The days of having a career ladder or career path have passed. I’m sorry if this bursts anyone’s bubble, but it’s true. Organizations used to be fond of having a defined path through the organization. For example you might start your journey as a customer service representative I. If the stars aligned and you kept your nose clean, you would eventually become a customer service representative II and then a supervisor, manager, etc. You get the picture.
Under this philosophy, the responsibility for making sure the ladder or path was there fell to the organization. HR departments often had people on staff whose only job was to update career paths. Likewise, the responsibility for making sure the pipeline was full of candidates to fill those jobs was the organizations as well. Here’s what’s wrong with that process. Imagine yourself on a ladder. You can place yourself pretty high up on one of the top rungs if you want to. You’ve earned it! Now look below you. Let’s assume there is someone on the ladder below you, the next in line so to speak. There aren’t three or four people there. There’s only one. And there’s only one below that person, and so on and so forth.
Next, imagine you are one of the people on the lower rungs. Or worse yet, you aren’t even on the ladder yet, but just looking at the ladder from afar. What has to happen if you want to get to the top of the ladder? A whole lot of people either have to make it to the top and exit that way, or somebody has to have an unfortunate accident and fall to the ground below.
A better way to approach career development is to thing about career options. Rather than the limiting nature of a path, think about having a pool of opportunities the individual can choose from.

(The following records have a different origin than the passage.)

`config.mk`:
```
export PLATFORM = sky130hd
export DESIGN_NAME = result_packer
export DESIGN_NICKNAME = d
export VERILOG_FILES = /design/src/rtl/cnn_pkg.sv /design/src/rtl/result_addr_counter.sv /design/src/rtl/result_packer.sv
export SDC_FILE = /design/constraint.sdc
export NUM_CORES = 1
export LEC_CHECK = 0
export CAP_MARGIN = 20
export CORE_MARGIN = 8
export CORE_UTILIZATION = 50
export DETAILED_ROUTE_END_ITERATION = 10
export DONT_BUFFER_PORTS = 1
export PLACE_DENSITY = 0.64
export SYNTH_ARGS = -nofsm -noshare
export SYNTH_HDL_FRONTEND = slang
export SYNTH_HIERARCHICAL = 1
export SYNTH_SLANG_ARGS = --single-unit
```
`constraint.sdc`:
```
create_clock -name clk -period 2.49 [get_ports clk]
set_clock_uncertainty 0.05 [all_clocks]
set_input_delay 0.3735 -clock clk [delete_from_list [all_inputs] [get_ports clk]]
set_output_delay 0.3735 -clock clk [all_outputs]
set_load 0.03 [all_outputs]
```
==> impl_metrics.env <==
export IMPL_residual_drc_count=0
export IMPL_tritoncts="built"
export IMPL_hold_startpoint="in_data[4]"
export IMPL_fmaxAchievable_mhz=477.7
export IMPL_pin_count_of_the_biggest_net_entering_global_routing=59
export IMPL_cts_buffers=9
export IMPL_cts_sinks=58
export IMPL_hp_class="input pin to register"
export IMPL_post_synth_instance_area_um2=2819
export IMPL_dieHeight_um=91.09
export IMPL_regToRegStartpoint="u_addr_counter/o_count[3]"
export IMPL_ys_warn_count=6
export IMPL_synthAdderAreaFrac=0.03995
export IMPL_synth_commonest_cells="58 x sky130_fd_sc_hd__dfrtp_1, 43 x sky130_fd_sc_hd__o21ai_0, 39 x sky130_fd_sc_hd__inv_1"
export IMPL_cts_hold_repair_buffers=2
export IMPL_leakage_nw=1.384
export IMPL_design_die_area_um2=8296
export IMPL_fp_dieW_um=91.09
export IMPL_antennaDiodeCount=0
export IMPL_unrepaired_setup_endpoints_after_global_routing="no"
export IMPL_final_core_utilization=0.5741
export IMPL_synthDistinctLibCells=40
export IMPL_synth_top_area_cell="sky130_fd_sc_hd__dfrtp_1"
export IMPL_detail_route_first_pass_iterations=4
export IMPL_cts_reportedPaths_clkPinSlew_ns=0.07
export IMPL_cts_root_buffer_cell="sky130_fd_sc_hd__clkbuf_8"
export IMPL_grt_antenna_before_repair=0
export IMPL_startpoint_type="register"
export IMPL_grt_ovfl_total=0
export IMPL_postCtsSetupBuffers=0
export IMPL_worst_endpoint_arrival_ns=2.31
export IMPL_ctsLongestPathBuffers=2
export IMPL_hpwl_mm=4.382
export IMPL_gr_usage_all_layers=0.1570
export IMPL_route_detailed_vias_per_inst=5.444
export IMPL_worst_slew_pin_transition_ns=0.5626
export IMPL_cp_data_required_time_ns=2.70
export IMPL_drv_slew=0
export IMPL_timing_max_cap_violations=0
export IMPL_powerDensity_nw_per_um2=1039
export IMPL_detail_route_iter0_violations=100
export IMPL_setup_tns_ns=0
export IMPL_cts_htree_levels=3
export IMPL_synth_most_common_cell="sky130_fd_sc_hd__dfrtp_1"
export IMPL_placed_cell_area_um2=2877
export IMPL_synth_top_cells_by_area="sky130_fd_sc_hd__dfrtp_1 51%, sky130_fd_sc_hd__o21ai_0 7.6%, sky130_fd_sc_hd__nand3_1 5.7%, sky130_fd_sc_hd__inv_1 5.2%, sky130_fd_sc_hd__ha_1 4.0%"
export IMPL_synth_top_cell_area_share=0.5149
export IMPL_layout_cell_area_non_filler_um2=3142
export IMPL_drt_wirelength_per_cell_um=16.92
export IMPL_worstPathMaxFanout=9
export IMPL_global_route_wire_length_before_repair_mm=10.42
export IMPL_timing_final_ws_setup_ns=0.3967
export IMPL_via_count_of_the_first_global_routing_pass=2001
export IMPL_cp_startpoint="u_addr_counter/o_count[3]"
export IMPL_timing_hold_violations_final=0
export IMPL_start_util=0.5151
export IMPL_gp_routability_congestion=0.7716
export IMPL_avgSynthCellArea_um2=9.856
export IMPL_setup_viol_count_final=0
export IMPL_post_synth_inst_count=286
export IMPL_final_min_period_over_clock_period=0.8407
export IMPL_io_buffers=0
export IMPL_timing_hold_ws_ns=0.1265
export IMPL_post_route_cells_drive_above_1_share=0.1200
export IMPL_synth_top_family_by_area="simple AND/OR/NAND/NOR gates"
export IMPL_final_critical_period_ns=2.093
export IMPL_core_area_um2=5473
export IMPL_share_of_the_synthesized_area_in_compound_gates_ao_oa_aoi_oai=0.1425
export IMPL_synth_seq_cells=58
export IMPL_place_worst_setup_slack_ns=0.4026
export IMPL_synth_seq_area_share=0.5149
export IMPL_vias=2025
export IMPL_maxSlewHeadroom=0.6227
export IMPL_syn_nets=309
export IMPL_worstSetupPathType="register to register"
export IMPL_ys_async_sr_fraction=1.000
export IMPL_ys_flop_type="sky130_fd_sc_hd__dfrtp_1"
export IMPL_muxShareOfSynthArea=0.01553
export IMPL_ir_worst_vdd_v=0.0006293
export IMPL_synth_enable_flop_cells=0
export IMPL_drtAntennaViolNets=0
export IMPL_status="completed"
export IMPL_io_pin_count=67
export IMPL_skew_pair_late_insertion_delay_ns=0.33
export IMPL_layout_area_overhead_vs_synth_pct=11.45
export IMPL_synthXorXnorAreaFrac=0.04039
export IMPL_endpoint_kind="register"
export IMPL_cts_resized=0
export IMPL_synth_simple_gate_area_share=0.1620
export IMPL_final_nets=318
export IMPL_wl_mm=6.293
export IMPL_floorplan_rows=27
===== config.mk =====
export PLATFORM = sky130hd
export DESIGN_NAME = code_demux_v
export DESIGN_NICKNAME = d
export VERILOG_FILES = /design/src/rtl/code_demux_v.sv
export SDC_FILE = /design/constraint.sdc
export NUM_CORES = 1
export LEC_CHECK = 0
export ABC_AREA = 1
export CORE_AREA = 2 2 70 85
export DETAILED_ROUTE_END_ITERATION = 10
export DIE_AREA = 0 0 72 87
export SYNTH_ARGS = -nofsm -noshare
export SYNTH_HDL_FRONTEND = slang
export SYNTH_SLANG_ARGS = --single-unit

===== constraint.sdc =====
create_clock -name i_clk -period 1.1 [get_ports i_clk]
set_input_delay 0.11 -clock i_clk [delete_from_list [all_inputs] [get_ports i_clk]]
set_output_delay 0.11 -clock i_clk [all_outputs]
set_load 0.005 [all_outputs]
<file path="src/rtl/spi_miso_tx_4mb.sv">
// Read-back side of the 4MB SPI register interface: fetches one register word
// and shifts it out MSB-first on MISO (mode 0), oversampling SCLK/CS_N in clk_100m.
module spi_miso_tx_4mb #(
  parameter int   DATA_W      = 32,
  parameter int   RD_LATENCY  = 1,
  parameter int   SYNC_STAGES = 2,
  parameter logic IDLE_MISO   = 1'b0
) (
  input  logic              clk_100m,
  input  logic              rst_n_syn,
  input  logic              spi_sclk,
  input  logic              spi_cs_n,
  input  logic              rd_start,
  input  logic [15:0]       rd_addr_in,
  output logic              reg_rd_en,
  output logic [15:0]       reg_rd_addr,
  input  logic [DATA_W-1:0] reg_rd_data,
  output logic              spi_miso,
  output logic              miso_oe,
  output logic              tx_busy,
  output logic              tx_done,
  output logic              tx_err
);

  localparam int CNT_W = $clog2(DATA_W + 1);
  localparam int LAT_W = 3;

  typedef enum logic [2:0] {
    S_IDLE, S_FETCH, S_WAIT, S_LOAD, S_SHIFT, S_DONE
  } state_t;

  state_t r_state, w_next;

  logic [SYNC_STAGES-1:0] r_sclk_sync;
  logic [SYNC_STAGES-1:0] r_cs_sync;
  logic                   r_sclk_prev;
  logic [DATA_W-1:0]      r_shreg;
  logic [CNT_W-1:0]       r_bitcnt;
  logic [LAT_W-1:0]       r_lat_cnt;
  logic [15:0]            r_addr;
  logic                   r_miso;
  logic                   r_oe;

  logic w_sclk, w_sclk_rise, w_sclk_fall, w_cs_act;
  logic w_abort, w_underrun, w_lat_last, w_last_bit;

  always_ff @(posedge clk_100m or negedge rst_n_syn) begin
    if (!rst_n_syn) begin
      r_sclk_sync <= '0;
      r_cs_sync   <= '1;
      r_sclk_prev <= 1'b0;
    end else begin
      r_sclk_sync <= {r_sclk_sync[SYNC_STAGES-2:0], spi_sclk};
      r_cs_sync   <= {r_cs_sync[SYNC_STAGES-2:0], spi_cs_n};
      r_sclk_prev <= r_sclk_sync[SYNC_STAGES-1];
    end
  end

  assign w_sclk      = r_sclk_sync[SYNC_STAGES-1];
  assign w_sclk_rise = w_sclk & ~r_sclk_prev;
  assign w_sclk_fall = ~w_sclk & r_sclk_prev;
  assign w_cs_act    = ~r_cs_sync[SYNC_STAGES-1];
  assign w_lat_last  = (r_lat_cnt == LAT_W'(RD_LATENCY - 1));
  assign w_last_bit  = (r_bitcnt == CNT_W'(DATA_W - 1));
  assign w_underrun  = w_sclk_rise && ((r_state == S_FETCH) || (r_state == S_WAIT));
  assign w_abort     = !w_cs_act && ((r_state == S_FETCH) || (r_state == S_WAIT) ||
                                     (r_state == S_LOAD)  || (r_state == S_SHIFT));

  always_ff @(posedge clk_100m or negedge rst_n_syn) begin
    if (!rst_n_syn) r_state <= S_IDLE;
    else            r_state <= w_next;
  end

  always_comb begin
    w_next = r_state;
    case (r_state)
      S_IDLE:  if (rd_start && w_cs_act) w_next = S_FETCH;
      S_FETCH: w_next = (w_abort || w_underrun) ? S_IDLE : S_WAIT;
      S_WAIT: begin
        if (w_abort || w_underrun) w_next = S_IDLE;
        else if (w_lat_last)       w_next = S_LOAD;
      end
      S_LOAD:  w_next = w_abort ? S_IDLE : S_SHIFT;
      S_SHIFT: begin
        if (w_abort)                        w_next = S_IDLE;
        else if (w_sclk_rise && w_last_bit) w_next = S_DONE;
      end
      S_DONE:  w_next = S_IDLE;
      default: w_next = S_IDLE;
    endcase
  end

  always_comb begin
    reg_rd_en = (r_state == S_FETCH);
    tx_busy   = (r_state != S_IDLE);
    tx_done   = (r_state == S_DONE);
    tx_err    = w_abort || w_underrun;
  end

  // The word is loaded on the edge leaving WAIT so bit31 is on MISO while in LOAD.
  always_ff @(posedge clk_100m or negedge rst_n_syn) begin
    if (!rst_n_syn) begin
      r_shreg   <= '0;
      r_bitcnt  <= '0;
      r_lat_cnt <= '0;
      r_addr    <= '0;
      r_miso    <= IDLE_MISO;
      r_oe      <= 1'b0;
    end else begin
      if ((r_state == S_IDLE) && rd_start && w_cs_act) r_addr <= rd_addr_in;
      case (r_state)
        S_FETCH: r_lat_cnt <= '0;
        S_WAIT: begin
          r_lat_cnt <= r_lat_cnt + LAT_W'(1);
          if (!w_abort && !w_underrun && w_lat_last) begin
            r_shreg  <= reg_rd_data;
            r_miso   <= reg_rd_data[DATA_W-1];
            r_oe     <= 1'b1;
            r_bitcnt <= '0;
          end
        end
        S_LOAD, S_SHIFT: begin
          if (w_sclk_rise) begin
            r_bitcnt <= r_bitcnt + CNT_W'(1);
          end else if (w_sclk_fall && (r_bitcnt != '0)) begin
            r_shreg <= {r_shreg[DATA_W-2:0], 1'b0};
            r_miso  <= r_shreg[DATA_W-2];
          end
        end
        S_DONE:  r_miso <= IDLE_MISO;
        default: ;
      endcase
      if (w_abort) begin
        r_shreg  <= '0;
        r_bitcnt <= '0;
        r_miso   <= IDLE_MISO;
      end
      if (!w_cs_act) r_oe <= 1'b0;
    end
  end

  assign reg_rd_addr = r_addr;
  assign spi_miso    = r_miso;
  assign miso_oe     = r_oe;

endmodule

</file>
===== src/rtl/ulpi_reg_arb.sv =====
// ULPI register access sequencer: round-robin arbitration between internal
// requesters, then TX CMD / data / stp on writes and turnaround/capture on reads.
module ulpi_reg_arb #(
    parameter int NUM_REQ = 2,
    parameter int TIMEOUT = 255
) (
    input  logic                 i_clk,
    input  logic                 i_rst,
    input  logic                 i_phy_ready,
    input  logic [NUM_REQ-1:0]   i_req,
    input  logic [NUM_REQ-1:0]   i_we,
    input  logic [6*NUM_REQ-1:0] i_addr,
    input  logic [8*NUM_REQ-1:0] i_wdata,
    output logic [NUM_REQ-1:0]   o_done,
    output logic                 o_err,
    output logic [7:0]           o_rdata,
    output logic                 o_busy,
    input  logic                 i_dir,
    input  logic                 i_nxt,
    input  logic [7:0]           i_data,
    output logic [7:0]           o_data,
    output logic                 o_stp
);

    localparam int IDX_W = (NUM_REQ > 1) ? $clog2(NUM_REQ) : 1;

    typedef enum logic [3:0] {
        S_IDLE,
        S_CMD,
        S_WDATA,
        S_WSTP,
        S_RTURN,
        S_RDATA,
        S_RDONE,
        S_ABORTWAIT,
        S_DONE
    } state_t;

    state_t           state_q, state_d;
    logic             busy_q;
    logic [IDX_W-1:0] grant_q;
    logic [IDX_W-1:0] ptr_q;
    logic             we_q;
    logic [5:0]       addr_q;
    logic [7:0]       wdata_q;
    logic [7:0]       cnt_q;
    logic             err_q;
    logic [7:0]       rdata_q;

    logic             arb_valid;
    logic [IDX_W-1:0] arb_idx;
    logic             sel_we;
    logic [5:0]       sel_addr;
    logic [7:0]       sel_wdata;
    logic             grant_now;
    logic             capture;
    logic             timeout_hit;
    logic             waiting;
    logic             tmo;

    assign tmo     = (cnt_q == 8'(TIMEOUT - 1));
    assign waiting = state_q inside {S_CMD, S_WDATA, S_RTURN, S_RDATA, S_RDONE, S_ABORTWAIT};

    // Round-robin pick: first pass looks at/after the pointer, second pass wraps to 0.
    always_comb begin
        // NOTE: every always_comb output gets a default first so no path infers a latch.
        arb_valid = 1'b0;
        arb_idx   = '0;
        for (int j = 0; j < NUM_REQ; j++) begin
            if (!arb_valid && i_req[IDX_W'(j)] && (IDX_W'(j) >= ptr_q)) begin
                arb_valid = 1'b1;
                arb_idx   = IDX_W'(j);
            end
        end
        for (int j = 0; j < NUM_REQ; j++) begin
            if (!arb_valid && i_req[IDX_W'(j)]) begin
                arb_valid = 1'b1;
                arb_idx   = IDX_W'(j);
            end
        end
    end

    // Select the winning requester's command fields.
    always_comb begin
        sel_we    = 1'b0;
        sel_addr  = '0;
        sel_wdata = '0;
        for (int j = 0; j < NUM_REQ; j++) begin
            if (IDX_W'(j) == arb_idx) begin
                sel_we    = i_we[j];
                sel_addr  = i_addr[6*j +: 6];
                sel_wdata = i_wdata[8*j +: 8];
            end
        end
    end

    // Next-state logic for the link sequencer.
    always_comb begin
        state_d     = state_q;
        grant_now   = 1'b0;
        capture     = 1'b0;
        timeout_hit = 1'b0;
        case (state_q)
            S_IDLE: begin
                if (busy_q) begin
                    // Retry of an aborted grant: only needs the bus back.
                    if (!i_dir) state_d = S_CMD;
                end else if (i_phy_ready && !i_dir && arb_valid) begin
                    grant_now = 1'b1;
                    state_d   = S_CMD;
                end
            end
            S_CMD: begin
                if (i_dir)      state_d = S_ABORTWAIT;
                else if (i_nxt) state_d = we_q ? S_WDATA : S_RTURN;
                else if (tmo)   begin state_d = S_DONE; timeout_hit = 1'b1; end
            end
            S_WDATA: begin
                if (i_dir)      state_d = S_ABORTWAIT;
                else if (i_nxt) state_d = S_WSTP;
                else if (tmo)   begin state_d = S_DONE; timeout_hit = 1'b1; end
            end
            S_WSTP: state_d = S_DONE;
            S_RTURN: begin
                if (i_dir)      state_d = S_RDATA;
                else if (tmo)   begin state_d = S_DONE; timeout_hit = 1'b1; end
            end
            S_RDATA: begin
                if (i_nxt)      state_d = S_ABORTWAIT;
                else if (i_dir) begin state_d = S_RDONE; capture = 1'b1; end
                else if (tmo)   begin state_d = S_DONE; timeout_hit = 1'b1; end
            end
            S_RDONE: begin
                if (!i_dir)     state_d = S_DONE;
                else if (tmo)   begin state_d = S_DONE; timeout_hit = 1'b1; end
            end
            S_ABORTWAIT: begin
                if (!i_dir)     state_d = S_IDLE;
                else if (tmo)   begin state_d = S_DONE; timeout_hit = 1'b1; end
            end
            S_DONE: state_d = S_IDLE;
            default: state_d = S_IDLE;
        endcase
    end

    // State, grant bookkeeping, timeout counter and read capture.
    always_ff @(posedge i_clk) begin
        if (i_rst) begin
            state_q <= S_IDLE;
            busy_q  <= 1'b0;
            grant_q <= '0;
            ptr_q   <= '0;
            we_q    <= 1'b0;
            addr_q  <= '0;
            wdata_q <= '0;
            cnt_q   <= '0;
            err_q   <= 1'b0;
            rdata_q <= '0;
        end else begin
            // NOTE: sequential state uses non-blocking assignments so every register samples pre-edge values.
            state_q <= state_d;

            if (state_d != state_q) cnt_q <= '0;
            else if (waiting)       cnt_q <= cnt_q + 8'd1;

            if (grant_now) begin
                busy_q  <= 1'b1;
                grant_q <= arb_idx;
                we_q    <= sel_we;
                addr_q  <= sel_addr;
                wdata_q <= sel_wdata;
            end

            if (state_d == S_DONE && state_q != S_DONE) err_q <= timeout_hit;

            if (capture) rdata_q <= i_data;

            if (state_q == S_DONE) begin
                busy_q <= 1'b0;
                if ({1'b0, grant_q} == (IDX_W + 1)'(NUM_REQ - 1)) ptr_q <= '0;
                else                                              ptr_q <= grant_q + IDX_W'(1);
            end
        end
    end

    // Link-side and requester-side outputs decoded from state.
    always_comb begin
        o_data = 8'h00;
        o_stp  = 1'b0;
        o_done = '0;
        o_err  = 1'b0;
        case (state_q)
            S_CMD:   if (!i_dir) o_data = {(we_q ? 2'b10 : 2'b11), addr_q};
            S_WDATA: if (!i_dir) o_data = wdata_q;
            S_WSTP:  o_stp = 1'b1;
            S_DONE: begin
                o_done[grant_q] = 1'b1;
                o_err           = err_q;
            end
            default: ;
        endcase
    end

    assign o_busy  = busy_q;
    assign o_rdata = rdata_q;

endmodule
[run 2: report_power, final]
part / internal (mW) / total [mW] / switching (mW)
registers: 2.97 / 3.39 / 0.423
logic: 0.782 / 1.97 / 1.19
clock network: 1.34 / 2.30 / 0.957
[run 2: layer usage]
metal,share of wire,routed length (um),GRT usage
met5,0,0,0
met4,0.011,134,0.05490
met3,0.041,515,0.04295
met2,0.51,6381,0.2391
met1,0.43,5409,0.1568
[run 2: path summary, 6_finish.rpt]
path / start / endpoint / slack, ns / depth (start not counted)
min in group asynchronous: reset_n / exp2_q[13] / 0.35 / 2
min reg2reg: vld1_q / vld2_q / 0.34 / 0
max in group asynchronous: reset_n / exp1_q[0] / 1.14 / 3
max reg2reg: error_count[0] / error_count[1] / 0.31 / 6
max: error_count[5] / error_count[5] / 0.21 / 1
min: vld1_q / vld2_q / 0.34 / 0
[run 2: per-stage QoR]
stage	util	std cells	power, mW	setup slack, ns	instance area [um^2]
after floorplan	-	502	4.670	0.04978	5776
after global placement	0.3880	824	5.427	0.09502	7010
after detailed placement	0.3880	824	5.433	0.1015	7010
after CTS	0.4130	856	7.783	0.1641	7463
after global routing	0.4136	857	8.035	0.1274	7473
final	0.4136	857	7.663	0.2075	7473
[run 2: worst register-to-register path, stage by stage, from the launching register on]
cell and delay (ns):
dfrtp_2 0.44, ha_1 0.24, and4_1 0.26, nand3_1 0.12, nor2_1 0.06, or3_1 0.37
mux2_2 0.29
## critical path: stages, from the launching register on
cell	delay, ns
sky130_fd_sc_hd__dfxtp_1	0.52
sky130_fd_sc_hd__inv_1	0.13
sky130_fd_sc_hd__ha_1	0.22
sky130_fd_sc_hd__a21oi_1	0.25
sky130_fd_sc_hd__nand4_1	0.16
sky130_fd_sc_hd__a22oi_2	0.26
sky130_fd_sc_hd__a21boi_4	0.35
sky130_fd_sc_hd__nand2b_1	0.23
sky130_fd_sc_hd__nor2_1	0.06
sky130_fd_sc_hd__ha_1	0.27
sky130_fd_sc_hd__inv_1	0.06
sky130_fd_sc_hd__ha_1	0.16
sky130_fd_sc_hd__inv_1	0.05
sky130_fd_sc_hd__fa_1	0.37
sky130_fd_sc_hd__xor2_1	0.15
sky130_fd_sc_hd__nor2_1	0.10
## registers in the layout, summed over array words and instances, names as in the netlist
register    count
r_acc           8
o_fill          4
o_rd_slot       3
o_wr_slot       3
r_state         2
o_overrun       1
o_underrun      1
$ cat src/rtl/cpu_wb_initiator.sv
// CPU-side Wishbone master: one LC-3b word/byte load or store becomes one
// 128-bit line transaction, with a watchdog that aborts a hung bus cycle.
module cpu_wb_initiator #(
  parameter int unsigned TIMEOUT = 64
) (
  input  logic         clk,
  input  logic         rst,
  input  logic         mem_read,
  input  logic         mem_write,
  input  logic [1:0]   mem_byte_enable,
  input  logic [15:0]  mem_address,
  input  logic [15:0]  mem_wdata,
  output logic         mem_resp,
  output logic [15:0]  mem_rdata,
  output logic         mem_err,
  output logic         wb_cyc,
  output logic         wb_stb,
  output logic         wb_we,
  output logic [15:0]  wb_sel,
  output logic [11:0]  wb_adr,
  output logic [127:0] wb_dat_m,
  input  logic [127:0] wb_dat_s,
  input  logic         wb_ack,
  input  logic         wb_rty
);

  localparam int unsigned WDW = (TIMEOUT > 1) ? $clog2(TIMEOUT) : 1;

  typedef enum logic [1:0] {IDLE, BUS, RESP} state_t;

  state_t         state, state_next;
  logic [15:1]    addr;
  logic [15:0]    wdata;
  logic [1:0]     be;
  logic           we;
  logic [15:0]    rdata;
  logic           err;
  logic [WDW-1:0] wd;
  logic           timeout;
  logic           unused_addr_bit0;

  assign unused_addr_bit0 = mem_address[0];

  // The counter holds the number of BUS cycles already spent without ACK,
  // so the abort decision is taken in the TIMEOUT-th such cycle.
  assign timeout = (TIMEOUT != 0) && (32'(wd) == TIMEOUT - 1);

  assign wb_we     = we;
  assign wb_adr    = addr[15:4];
  assign wb_dat_m  = {8{wdata}};
  assign mem_rdata = rdata;

  always_ff @(posedge clk) begin
    if (rst) state <= IDLE;
    else     state <= state_next;
  end

  always_comb begin
    state_next = state;
    wb_cyc     = 1'b0;
    wb_stb     = 1'b0;
    wb_sel     = '0;
    mem_resp   = 1'b0;
    mem_err    = 1'b0;
    case (state)
      IDLE: begin
        if (mem_read || mem_write) state_next = BUS;
      end
      BUS: begin
        wb_cyc = 1'b1;
        wb_stb = 1'b1;
        wb_sel = we ? (16'(be) << {addr[3:1], 1'b0}) : '1;
        if (wb_ack || timeout) state_next = RESP;
      end
      RESP: begin
        mem_resp   = 1'b1;
        mem_err    = err;
        state_next = IDLE;
      end
      default: state_next = IDLE;
    endcase
  end

  always_ff @(posedge clk) begin
    if (rst) begin
      addr  <= '0;
      wdata <= '0;
      be    <= '0;
      we    <= 1'b0;
      rdata <= '0;
      err   <= 1'b0;
      wd    <= '0;
    end else begin
      case (state)
        IDLE: begin
          if (mem_read || mem_write) begin
            addr  <= mem_address[15:1];
            wdata <= mem_wdata;
            be    <= mem_byte_enable;
            we    <= mem_write;
            err   <= 1'b0;
            wd    <= '0;
          end
        end
        BUS: begin
          if (wb_ack) begin
            rdata <= wb_dat_s[{addr[3:1], 4'b0000} +: 16];
          end else if (timeout) begin
            err   <= 1'b1;
            rdata <= '0;
          end else begin
            wd <= wd + 1'b1;
          end
        end
        default: ;
      endcase
    end
  end

endmodule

This pool, and there will be several pools in every organization, is filled with possibilities that match the skills, interests, and relative experience of certain individuals.
Once you have the pool mentality, then it’s really a matter of asking individuals in your organization to create a development plan, have a conversation with their manager about what they are looking for in their current and next opportunity, and then helping to match them with the right option from one of the pools.
Here’s how that might look in reality. Let’s say Linda is the aforementioned customer service supervisor. In her development plan she may highlight her strengths at coaching the team and collaborating with others. She may also talk about her interests or passions on the creative side of the business. She may further indicate that one of the things she will be working on and actively pursuing as a development opportunity is her strategic thinking or longer term planning skills. If you are Linda’s manager and you’ve had these conversations with her and see that she’s making progress in her development, you just might see the ideal opportunity floating around for her in one of the pools. She might be suited, even if it’s not a perfect match, for a manager role in the marketing department. Remember, she’s already good at building a team and collaborating, and she’s passionate about creative endeavors. She may not have the technical expertise to do a marketing job as an individual contributor, but that’s not what you want the manager to do anyway. You want them to manage and lead the team. Great fit for Linda and a critical position filled for the company. Under the old system, she may never have had the opportunity to even try for that role.
Ladders are great for cleaning second story windows. Not so much for career development.